Disney’s opposition to the housing proposal may seem simple enough: Disneyland is the city’s economic engine, and the resort area is zoned only for projects with compatible commercial uses. “This (resort) district pays for police services and fire services and parks and repairs,” said Disney spokesman Rob Doughty. “This is the major funding source for this city, and it perplexes us as to why they would jeopardize it.”

However, Disney’s position points to a major, if not the major, problem California communities face. Proposition 13 limitations on commercial and residential property tax increases have made local governments dependent on sales and hotel “bed” taxes to pay for community services. All too often elected leaders feel compelled to choose the development of new hotels, shopping centers and auto malls over new homes, regardless of the housing needs.

Others in the community have argued that Disney and the city have no role in “subsidizing” housing for low-wage workers. But this “let the market prevail” argument ignores more than 70 years of federal, state and local involvement in the housing market. Generations of families have achieved homeownership through federally subsidized and guaranteed loans. One form of “subsidy” is the more than $70 billion (twice the operating budget of the U.S. Department of Housing and Urban Development) devoted to mortgage interest deductions -- a program that helps mostly middle- and high-income homeowners.

Local and state governments also play important roles. Anaheim has invested millions of dollars in rehabilitation loans for substandard apartments, facilitated the redevelopment of small “in-fill” sites as moderately priced homes and partnered with developers to construct new rental communities. This summer a nonprofit developer will open the first rental housing development affordable to low-wage working families to be built in the city in more than 15 years. Unfortunately, these efforts have not been able to keep pace with housing prices and the growing number of low-wage jobs.

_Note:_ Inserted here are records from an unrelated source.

**config.mk**
```make
export PLATFORM = sky130hd
export DESIGN_NAME = sorted_mode_table_closest_match_unit
export DESIGN_NICKNAME = d
export VERILOG_FILES = /design/src/design/smtcm_pkg.sv /design/src/design/sorted_mode_table_closest_match_unit.sv /design/src/design/smtcm_ram.sv /design/src/design/smtcm_score.sv
export SDC_FILE = /design/constraint.sdc
export NUM_CORES = 2
export LEC_CHECK = 0
export ABC_AREA = 1
export ABC_CLOCK_PERIOD_IN_PS = 9150
export BUFFER_PORTS_ARGS = -buffer_cell sky130_fd_sc_hd__buf_2
export CAP_MARGIN = 40
export CELL_PAD_IN_SITES_DETAIL_PLACEMENT = 1
export CELL_PAD_IN_SITES_GLOBAL_PLACEMENT = 2
export CORE_ASPECT_RATIO = 0.5
export CORE_MARGIN = 1.5
export CORE_UTILIZATION = 39
export DETAILED_ROUTE_END_ITERATION = 6
export PLACE_DENSITY_LB_ADDON = 0.1
export SYNTH_ARGS = -nofsm -noshare
export SYNTH_HDL_FRONTEND = slang
export SYNTH_SLANG_ARGS = --single-unit
```
**constraint.sdc**
```tcl
create_clock -name i_clk -period 9.15 [get_ports i_clk]
set_clock_uncertainty 0.15 [all_clocks]
set_input_delay 1.83 -clock i_clk [delete_from_list [all_inputs] [get_ports i_clk]]
set_output_delay 1.83 -clock i_clk [all_outputs]
set_load 0.02 [all_outputs]
```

If the resort area is to be reserved for sales-tax generating uses, then housing development sites in every other neighborhood in the city should be identified. The city should provide incentives to developers to build mixed-income rental and homeownership communities on underutilized commercial and residential sites. An impact fee to help pay for housing construction should be attached to all large-scale commercial development that generates low-wage jobs. The city should require that a portion of all new housing be affordable to low-wage workers.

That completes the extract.